▶ _ACTION ITEM_
Retype only the lines at the head of the records, first through the one with "119 | 8388 |", exactly as written.

(Saved entries)
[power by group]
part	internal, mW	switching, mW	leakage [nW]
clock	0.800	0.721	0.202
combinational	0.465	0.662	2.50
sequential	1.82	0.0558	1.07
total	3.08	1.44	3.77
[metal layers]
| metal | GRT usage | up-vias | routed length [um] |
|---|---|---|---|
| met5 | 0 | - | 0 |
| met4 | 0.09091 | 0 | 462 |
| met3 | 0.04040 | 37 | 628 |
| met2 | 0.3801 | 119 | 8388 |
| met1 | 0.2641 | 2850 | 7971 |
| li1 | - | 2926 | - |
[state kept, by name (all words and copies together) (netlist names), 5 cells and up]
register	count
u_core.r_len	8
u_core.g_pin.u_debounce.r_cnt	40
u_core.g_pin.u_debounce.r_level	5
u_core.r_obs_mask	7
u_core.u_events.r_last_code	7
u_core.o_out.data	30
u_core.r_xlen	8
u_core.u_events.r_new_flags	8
$ cat config.mk
export PLATFORM = sky130hd
export DESIGN_NAME = e2q_cordic_lane
export DESIGN_NICKNAME = d
export VERILOG_FILES = /design/src/hdl/e2q_pkg.sv /design/src/hdl/e2q_cordic_lane.sv
export SDC_FILE = /design/constraint.sdc
export NUM_CORES = 2
export LEC_CHECK = 0
export BUFFER_PORTS_ARGS = -buffer_cell sky130_fd_sc_hd__buf_2
export CORE_MARGIN = 2
export CORE_UTILIZATION = 50
export DETAILED_ROUTE_END_ITERATION = 12
export PLACE_DENSITY = 0.65
export SLEW_MARGIN = 20
export SYNTH_ARGS = -nofsm -noshare
export SYNTH_HDL_FRONTEND = slang
export SYNTH_SLANG_ARGS = --single-unit
export TNS_END_PERCENT = 1
$ cat constraint.sdc
create_clock -name clk -period 9 [get_ports clk]
set_clock_uncertainty 0.1 [all_clocks]
set_input_delay 1.8 -clock clk [delete_from_list [all_inputs] [get_ports clk]]
set_output_delay 1.8 -clock clk [all_outputs]
set_load 0.1 [all_outputs]
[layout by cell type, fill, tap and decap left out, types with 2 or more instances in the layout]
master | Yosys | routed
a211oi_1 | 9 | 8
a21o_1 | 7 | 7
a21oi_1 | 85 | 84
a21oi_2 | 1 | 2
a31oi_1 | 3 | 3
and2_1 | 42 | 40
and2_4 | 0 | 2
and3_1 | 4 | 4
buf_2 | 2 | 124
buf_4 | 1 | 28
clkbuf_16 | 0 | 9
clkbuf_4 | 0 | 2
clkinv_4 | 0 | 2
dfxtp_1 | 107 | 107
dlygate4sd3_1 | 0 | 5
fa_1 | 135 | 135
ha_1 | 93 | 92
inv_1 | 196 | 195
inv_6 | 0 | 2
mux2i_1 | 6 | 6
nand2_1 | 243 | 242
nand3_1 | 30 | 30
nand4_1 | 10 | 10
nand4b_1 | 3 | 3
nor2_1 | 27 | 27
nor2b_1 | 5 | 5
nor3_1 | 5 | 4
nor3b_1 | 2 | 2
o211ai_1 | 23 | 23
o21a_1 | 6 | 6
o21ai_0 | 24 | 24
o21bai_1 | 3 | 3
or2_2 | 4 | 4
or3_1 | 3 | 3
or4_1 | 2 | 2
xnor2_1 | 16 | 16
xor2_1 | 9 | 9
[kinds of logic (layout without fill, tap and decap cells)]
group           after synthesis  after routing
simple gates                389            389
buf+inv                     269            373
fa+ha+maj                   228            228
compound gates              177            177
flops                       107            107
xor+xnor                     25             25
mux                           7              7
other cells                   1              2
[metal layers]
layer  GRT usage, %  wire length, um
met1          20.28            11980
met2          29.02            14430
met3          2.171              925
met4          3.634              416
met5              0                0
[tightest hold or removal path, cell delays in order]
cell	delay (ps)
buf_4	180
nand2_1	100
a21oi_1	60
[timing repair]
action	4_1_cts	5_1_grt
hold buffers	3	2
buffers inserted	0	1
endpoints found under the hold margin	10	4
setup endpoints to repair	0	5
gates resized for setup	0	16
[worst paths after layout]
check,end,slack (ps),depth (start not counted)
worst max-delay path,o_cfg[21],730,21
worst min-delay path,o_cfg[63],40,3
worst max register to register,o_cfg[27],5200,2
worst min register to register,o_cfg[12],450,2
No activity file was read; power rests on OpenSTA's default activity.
<file path="src/sv/pmsp_pkg.sv">
// ----------------------------------------------------------------------------
// pmsp_pkg
// Types and constants of the permission mode string parser.
// ----------------------------------------------------------------------------
`timescale 1ns / 1ps
`default_nettype none

package pmsp_pkg;

    localparam logic [11:0] MODE_MASK  = 12'o7777;
    localparam logic [11:0] MASK_USER  = 12'o4700;
    localparam logic [11:0] MASK_GROUP = 12'o2070;
    localparam logic [11:0] MASK_OTHER = 12'o1007;
    localparam logic [11:0] BITS_SUID  = 12'o6000;
    localparam logic [11:0] BITS_READ  = 12'o0444;
    localparam logic [11:0] BITS_WRITE = 12'o0222;
    localparam logic [11:0] BITS_EXEC  = 12'o0111;
    localparam logic [11:0] BITS_STICKY = 12'o1000;
    localparam logic [11:0] UMASK_RESET = 12'o0022;

    localparam logic [1:0] OP_NONE = 2'd0;
    localparam logic [1:0] OP_ADD  = 2'd1;
    localparam logic [1:0] OP_SUB  = 2'd2;
    localparam logic [1:0] OP_SET  = 2'd3;

    localparam logic [1:0] ST_OK     = 2'd0;
    localparam logic [1:0] ST_SYNTAX = 2'd1;
    localparam logic [1:0] ST_RANGE  = 2'd2;

    localparam logic [7:0] CH_NUL   = 8'h00;
    localparam logic [7:0] CH_PLUS  = "+";
    localparam logic [7:0] CH_MINUS = "-";
    localparam logic [7:0] CH_EQ    = "=";
    localparam logic [7:0] CH_COMMA = ",";
    localparam logic [7:0] CH_U     = "u";
    localparam logic [7:0] CH_G     = "g";
    localparam logic [7:0] CH_O     = "o";
    localparam logic [7:0] CH_A     = "a";
    localparam logic [7:0] CH_R     = "r";
    localparam logic [7:0] CH_W     = "w";
    localparam logic [7:0] CH_X     = "x";
    localparam logic [7:0] CH_BIG_X = "X";
    localparam logic [7:0] CH_S     = "s";
    localparam logic [7:0] CH_T     = "t";

    typedef enum logic [2:0] {
        PH_START  = 3'd0,
        PH_SIGN   = 3'd1,
        PH_OCTAL  = 3'd2,
        PH_WHO    = 3'd3,
        PH_OPER   = 3'd4,
        PH_PERM   = 3'd5,
        PH_COPIED = 3'd6,
        PH_DONE   = 3'd7
    } t_phase;

    typedef struct packed {
        logic [11:0] orig_mode;
        logic [11:0] work_mode;
        logic [11:0] clause_mask;
        logic [11:0] perm_bits;
        logic [1:0]  pending_op;
        t_phase      phase;
        logic [1:0]  clause_len;
        logic [11:0] octal_accum;
        logic [1:0]  numeric_kind;
        logic [1:0]  error_code;
        logic        dir_latched;
    } t_pstate;

    typedef struct packed {
        logic [7:0]  ch;
        logic        first;
        logic        last;
        logic [11:0] start_mode;
        logic        is_dir;
    } t_item;

    typedef struct packed {
        logic [11:0] new_mode;
        logic [1:0]  status;
    } t_result;

endpackage

`default_nettype wire

</file>
<file path="src/sv/pmsp_in_stage.sv">
// ----------------------------------------------------------------------------
// pmsp_in_stage
// Input register: holds one character transaction until the parser takes it.
// ----------------------------------------------------------------------------
`timescale 1ns / 1ps
`default_nettype none

module pmsp_in_stage (
    input  wire logic           i_clk,
    input  wire logic           i_rst_n,
    input  wire logic           i_valid,
    output logic                o_ready,
    input  wire pmsp_pkg::t_item i_item,
    input  wire logic           i_take,
    output logic                o_valid,
    output pmsp_pkg::t_item     o_item
);

    logic            r_valid;
    pmsp_pkg::t_item r_item;

    assign o_ready = !r_valid || i_take;
    assign o_valid = r_valid;
    assign o_item  = r_item;

    always_ff @(posedge i_clk) begin
        if (!i_rst_n) begin
            r_valid <= 1'b0;
        end else if (i_valid && o_ready) begin
            r_valid <= 1'b1;
        end else if (i_take) begin
            r_valid <= 1'b0;
        end
    end

    always_ff @(posedge i_clk) begin
        if (i_valid && o_ready) begin
            r_item <= i_item;
        end
    end

endmodule

`default_nettype wire

</file>
<file path="src/sv/pmsp_step.sv">
// ----------------------------------------------------------------------------
// pmsp_step
// Parse state and umask registers; a character per cycle unless stalled.
// ----------------------------------------------------------------------------
`timescale 1ns / 1ps
`default_nettype none

module pmsp_step (
    input  wire logic            i_clk,
    input  wire logic            i_rst_n,
    input  wire logic            i_cfg_we,
    input  wire logic [11:0]     i_cfg_data,
    input  wire logic            i_item_valid,
    input  wire pmsp_pkg::t_item i_item,
    input  wire logic            i_out_free,
    output logic                 o_take,
    output logic                 o_res_valid,
    output pmsp_pkg::t_result    o_res
);

    logic [11:0]       r_umask;
    pmsp_pkg::t_pstate r_state;
    pmsp_pkg::t_pstate n_state;
    logic [1:0]        op;

    function automatic logic [1:0] f_op_code(input logic [7:0] c);
        logic [1:0] r;
        r = pmsp_pkg::OP_NONE;
        if (c == pmsp_pkg::CH_PLUS) r = pmsp_pkg::OP_ADD;
        else if (c == pmsp_pkg::CH_MINUS) r = pmsp_pkg::OP_SUB;
        else if (c == pmsp_pkg::CH_EQ) r = pmsp_pkg::OP_SET;
        return r;
    endfunction

    function automatic logic f_is_octal(input logic [7:0] c);
        return c[7:3] == 5'b00110;
    endfunction

    function automatic pmsp_pkg::t_pstate f_fail(input pmsp_pkg::t_pstate s);
        pmsp_pkg::t_pstate r;
        r = s;
        r.error_code = pmsp_pkg::ST_SYNTAX;
        r.phase = pmsp_pkg::PH_DONE;
        return r;
    endfunction

    function automatic pmsp_pkg::t_pstate f_bump(input pmsp_pkg::t_pstate s);
        pmsp_pkg::t_pstate r;
        r = s;
        if (r.clause_len < 2'd2) r.clause_len = r.clause_len + 2'd1;
        return r;
    endfunction

    function automatic pmsp_pkg::t_pstate f_apply_op(input pmsp_pkg::t_pstate s);
        pmsp_pkg::t_pstate r;
        logic [11:0] b;
        logic [11:0] keep;
        r = s;
        b = s.perm_bits & s.clause_mask;
        keep = s.dir_latched ? (s.work_mode & pmsp_pkg::BITS_SUID) : 12'd0;
        case (s.pending_op)
            pmsp_pkg::OP_ADD: r.work_mode = s.work_mode | b;
            pmsp_pkg::OP_SUB: r.work_mode = s.work_mode & ~b;
            pmsp_pkg::OP_SET: r.work_mode = (s.work_mode & ~s.clause_mask) | b | keep;
            default: r.work_mode = s.work_mode;
        endcase
        return r;
    endfunction

    function automatic pmsp_pkg::t_pstate f_end_clause(input pmsp_pkg::t_pstate s);
        pmsp_pkg::t_pstate r;
        logic bad;
        r = s;
        if (s.phase == pmsp_pkg::PH_WHO) bad = (s.clause_len != 2'd0);
        else bad = (s.clause_len < 2'd2);
        if (bad) begin
            r = f_fail(s);
        end else begin
            if (s.phase != pmsp_pkg::PH_WHO) r = f_apply_op(r);
            r.clause_len  = 2'd0;
            r.clause_mask = 12'd0;
            r.perm_bits   = 12'd0;
            r.pending_op  = pmsp_pkg::OP_NONE;
            r.phase       = pmsp_pkg::PH_WHO;
        end
        return r;
    endfunction

    function automatic pmsp_pkg::t_pstate f_begin_op(input pmsp_pkg::t_pstate s,
                                                     input logic [1:0] op_in,
                                                     input logic [11:0] umask);
        pmsp_pkg::t_pstate r;
        r = s;
        if (s.clause_len == 2'd0) r.clause_mask = pmsp_pkg::MODE_MASK & ~umask;
        r.pending_op = op_in;
        r.perm_bits  = 12'd0;
        r = f_bump(r);
        r.phase = pmsp_pkg::PH_OPER;
        return r;
    endfunction

    function automatic pmsp_pkg::t_pstate f_commit(input pmsp_pkg::t_pstate s);
        pmsp_pkg::t_pstate r;
        logic [11:0] keep;
        r = s;
        keep = s.dir_latched ? (s.orig_mode & pmsp_pkg::BITS_SUID) : 12'd0;
        if (s.error_code == pmsp_pkg::ST_OK) begin
            case (s.numeric_kind)
                pmsp_pkg::OP_ADD: r.work_mode = s.work_mode | s.octal_accum;
                pmsp_pkg::OP_SUB: r.work_mode = s.work_mode & ~s.octal_accum;
                pmsp_pkg::OP_SET: r.work_mode = s.octal_accum;
                default: r.work_mode = s.octal_accum | keep;
            endcase
        end
        r.phase = pmsp_pkg::PH_DONE;
        return r;
    endfunction

    function automatic pmsp_pkg::t_pstate f_symbolic(input pmsp_pkg::t_pstate s,
                                                     input logic [7:0] c,
                                                     input logic [11:0] umask);
        pmsp_pkg::t_pstate r;
        logic [1:0]  sop;
        logic [2:0]  v;
        logic        hit;
        logic [11:0] bits;
        r = s;
        sop = f_op_code(c);
        v = 3'd0;
        hit = 1'b1;
        bits = 12'd0;
        if (c == pmsp_pkg::CH_COMMA) begin
            r = f_end_clause(s);
        end else if (s.phase == pmsp_pkg::PH_WHO) begin
            if (c == pmsp_pkg::CH_U) begin
                r.clause_mask = s.clause_mask | pmsp_pkg::MASK_USER;
                r = f_bump(r);
            end else if (c == pmsp_pkg::CH_G) begin
                r.clause_mask = s.clause_mask | pmsp_pkg::MASK_GROUP;
                r = f_bump(r);
            end else if (c == pmsp_pkg::CH_O) begin
                r.clause_mask = s.clause_mask | pmsp_pkg::MASK_OTHER;
                r = f_bump(r);
            end else if (c == pmsp_pkg::CH_A) begin
                r.clause_mask = pmsp_pkg::MODE_MASK;
                r = f_bump(r);
            end else if (sop != pmsp_pkg::OP_NONE) begin
                r = f_begin_op(s, sop, umask);
            end else begin
                r = f_fail(s);
            end
        end else if (sop != pmsp_pkg::OP_NONE) begin
            r = f_begin_op(f_apply_op(s), sop, umask);
        end else begin
            r = f_bump(s);
            if (s.phase == pmsp_pkg::PH_OPER &&
                (c == pmsp_pkg::CH_U || c == pmsp_pkg::CH_G || c == pmsp_pkg::CH_O)) begin
                if (c == pmsp_pkg::CH_U) v = s.work_mode[8:6];
                else if (c == pmsp_pkg::CH_G) v = s.work_mode[5:3];
                else v = s.work_mode[2:0];
                r.perm_bits = {3'd0, v, v, v};
                r.phase = pmsp_pkg::PH_COPIED;
            end else begin
                case (c)
                    pmsp_pkg::CH_R: bits = pmsp_pkg::BITS_READ;
                    pmsp_pkg::CH_W: bits = pmsp_pkg::BITS_WRITE;
                    pmsp_pkg::CH_X: bits = pmsp_pkg::BITS_EXEC;
                    pmsp_pkg::CH_S: bits = pmsp_pkg::BITS_SUID;
                    pmsp_pkg::CH_T: bits = pmsp_pkg::BITS_STICKY;
                    pmsp_pkg::CH_BIG_X: begin
                        if (s.dir_latched || s.work_mode[6] || s.work_mode[3] ||
                            s.work_mode[0]) begin
                            bits = pmsp_pkg::BITS_EXEC;
                        end
                    end
                    default: hit = 1'b0;
                endcase
                if (hit && (s.phase == pmsp_pkg::PH_OPER || s.phase == pmsp_pkg::PH_PERM)) begin
                    r.perm_bits = r.perm_bits | bits;
                    r.phase = pmsp_pkg::PH_PERM;
                end else begin
                    r = f_fail(r);
                end
            end
        end
        return r;
    endfunction

    assign o_take = i_item_valid && (!i_item.last || i_out_free);
    assign op     = f_op_code(i_item.ch);

    // next state
    always_comb begin
        n_state = r_state;
        if (i_item.first || r_state.phase == pmsp_pkg::PH_START) begin
            n_state.orig_mode    = i_item.start_mode;
            n_state.work_mode    = i_item.start_mode;
            n_state.dir_latched  = i_item.is_dir;
            n_state.clause_mask  = 12'd0;
            n_state.perm_bits    = 12'd0;
            n_state.pending_op   = pmsp_pkg::OP_NONE;
            n_state.clause_len   = 2'd0;
            n_state.octal_accum  = 12'd0;
            n_state.numeric_kind = pmsp_pkg::OP_NONE;
            n_state.error_code   = pmsp_pkg::ST_OK;
            if (i_item.ch == pmsp_pkg::CH_NUL) begin
                n_state.phase = pmsp_pkg::PH_DONE;
            end else if (op != pmsp_pkg::OP_NONE) begin
                n_state.numeric_kind = op;
                n_state = f_begin_op(n_state, op, r_umask);
                n_state.phase = pmsp_pkg::PH_SIGN;
            end else if (f_is_octal(i_item.ch)) begin
                n_state.octal_accum = {9'd0, i_item.ch[2:0]};
                n_state.phase = pmsp_pkg::PH_OCTAL;
            end else begin
                n_state.phase = pmsp_pkg::PH_WHO;
                n_state = f_symbolic(n_state, i_item.ch, r_umask);
            end
        end else begin
            unique case (r_state.phase)
                pmsp_pkg::PH_SIGN: begin
                    if (f_is_octal(i_item.ch)) begin
                        n_state.octal_accum = {9'd0, i_item.ch[2:0]};
                        n_state.phase = pmsp_pkg::PH_OCTAL;
                    end else if (i_item.ch == pmsp_pkg::CH_NUL) begin
                        n_state = f_end_clause(r_state);
                        n_state.phase = pmsp_pkg::PH_DONE;
                    end else begin
                        n_state.phase = pmsp_pkg::PH_OPER;
                        n_state = f_symbolic(n_state, i_item.ch, r_umask);
                    end
                end
                pmsp_pkg::PH_OCTAL: begin
                    if (f_is_octal(i_item.ch)) begin
                        if (r_state.octal_accum[11:9] != 3'd0) begin
                            n_state.error_code = pmsp_pkg::ST_RANGE;
                        end else begin
                            n_state.octal_accum = {r_state.octal_accum[8:0], i_item.ch[2:0]};
                        end
                    end else begin
                        n_state = f_commit(r_state);
                    end
                end
                pmsp_pkg::PH_DONE: begin
                    n_state = r_state;
                end
                default: begin
                    if (i_item.ch == pmsp_pkg::CH_NUL) begin
                        n_state = f_end_clause(r_state);
                        n_state.phase = pmsp_pkg::PH_DONE;
                    end else begin
                        n_state = f_symbolic(r_state, i_item.ch, r_umask);
                    end
                end
            endcase
        end
        if (i_item.last) begin
            if (n_state.phase == pmsp_pkg::PH_OCTAL) begin
                n_state = f_commit(n_state);
            end else if (n_state.phase != pmsp_pkg::PH_DONE) begin
                n_state = f_end_clause(n_state);
            end
            n_state.phase = pmsp_pkg::PH_START;
        end
    end

    // outputs
    always_comb begin
        o_res_valid     = o_take && i_item.last;
        o_res.status    = n_state.error_code;
        o_res.new_mode  = (n_state.error_code != pmsp_pkg::ST_OK) ? 12'd0 : n_state.work_mode;
    end

    always_ff @(posedge i_clk) begin
        if (!i_rst_n) begin
            r_umask <= pmsp_pkg::UMASK_RESET;
        end else if (i_cfg_we) begin
            r_umask <= i_cfg_data;
        end
    end

    // all-zero state is the start-of-string phase
    always_ff @(posedge i_clk) begin
        if (!i_rst_n) begin
            r_state <= '0;
        end else if (o_take) begin
            r_state <= n_state;
        end
    end

endmodule

`default_nettype wire

</file>
<file path="src/sv/pmsp_out_stage.sv">
// ----------------------------------------------------------------------------
// pmsp_out_stage
// Result register: holds the mode and status until the result is taken.
// ----------------------------------------------------------------------------
`timescale 1ns / 1ps
`default_nettype none

module pmsp_out_stage (
    input  wire logic              i_clk,
    input  wire logic              i_rst_n,
    input  wire logic              i_res_valid,
    input  wire pmsp_pkg::t_result i_res,
    output logic                   o_free,
    output logic                   o_valid,
    input  wire logic              i_ready,
    output pmsp_pkg::t_result      o_res
);

    logic              r_valid;
    pmsp_pkg::t_result r_res;

    assign o_free  = !r_valid || i_ready;
    assign o_valid = r_valid;
    assign o_res   = r_res;

    always_ff @(posedge i_clk) begin
        if (!i_rst_n) begin
            r_valid <= 1'b0;
        end else if (i_res_valid) begin
            r_valid <= 1'b1;
        end else if (i_ready) begin
            r_valid <= 1'b0;
        end
    end

    always_ff @(posedge i_clk) begin
        if (i_res_valid) begin
            r_res <= i_res;
        end
    end

endmodule

`default_nettype wire

</file>
<file path="src/sv/permission_mode_string_parser.sv">
// ----------------------------------------------------------------------------
// permission_mode_string_parser
// Octal and symbolic mode string parser, a character a cycle unless stalled.
// ----------------------------------------------------------------------------
// Takes one character transaction per cycle while no last character waits on
// a stalled result. Each character is held in an input register, then
// updates the parse state register; that state register loop sets the rate.
// The result for a string is loaded into the result register at the edge
// where its last character leaves the input register and is offered until
// taken. A stalled result holds back a following last character and the
// input behind it; earlier characters keep flowing. The user must write umask
// through i_cfg_we / i_cfg_data while idle; the block does not enforce it.
`timescale 1ns / 1ps
`default_nettype none

module permission_mode_string_parser (
    input  wire logic        i_clk,
    input  wire logic        i_rst_n,
    input  wire logic        i_cfg_we,
    input  wire logic [11:0] i_cfg_data,
    input  wire logic        i_in_valid,
    output logic             o_in_ready,
    input  wire logic [7:0]  i_ch,
    input  wire logic        i_first,
    input  wire logic        i_last,
    input  wire logic [11:0] i_start_mode,
    input  wire logic        i_is_dir,
    output logic             o_out_valid,
    input  wire logic        i_out_ready,
    output logic [11:0]      o_new_mode,
    output logic [1:0]       o_status
);

    pmsp_pkg::t_item   in_item;
    pmsp_pkg::t_item   stg_item;
    pmsp_pkg::t_result res;
    pmsp_pkg::t_result out_res;
    logic              stg_valid;
    logic              take;
    logic              res_valid;
    logic              out_free;

    assign in_item.ch         = i_ch;
    assign in_item.first      = i_first;
    assign in_item.last       = i_last;
    assign in_item.start_mode = i_start_mode;
    assign in_item.is_dir     = i_is_dir;

    pmsp_in_stage u_in (
        .i_clk   (i_clk),
        .i_rst_n (i_rst_n),
        .i_valid (i_in_valid),
        .o_ready (o_in_ready),
        .i_item  (in_item),
        .i_take  (take),
        .o_valid (stg_valid),
        .o_item  (stg_item)
    );

    pmsp_step u_step (
        .i_clk        (i_clk),
        .i_rst_n      (i_rst_n),
        .i_cfg_we     (i_cfg_we),
        .i_cfg_data   (i_cfg_data),
        .i_item_valid (stg_valid),
        .i_item       (stg_item),
        .i_out_free   (out_free),
        .o_take       (take),
        .o_res_valid  (res_valid),
        .o_res        (res)
    );

    pmsp_out_stage u_out (
        .i_clk       (i_clk),
        .i_rst_n     (i_rst_n),
        .i_res_valid (res_valid),
        .i_res       (res),
        .o_free      (out_free),
        .o_valid     (o_out_valid),
        .i_ready     (i_out_ready),
        .o_res       (out_res)
    );

    assign o_new_mode = out_res.new_mode;
    assign o_status   = out_res.status;

endmodule

`default_nettype wire

</file>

▶ _YOUR SOLUTION_
[power by group]
part	internal, mW	switching, mW	leakage [nW]
clock	0.800	0.721	0.202
combinational	0.465	0.662	2.50
sequential	1.82	0.0558	1.07
total	3.08	1.44	3.77
[metal layers]
| metal | GRT usage | up-vias | routed length [um] |
|---|---|---|---|
| met5 | 0 | - | 0 |
| met4 | 0.09091 | 0 | 462 |
| met3 | 0.04040 | 37 | 628 |
| met2 | 0.3801 | 119 | 8388 |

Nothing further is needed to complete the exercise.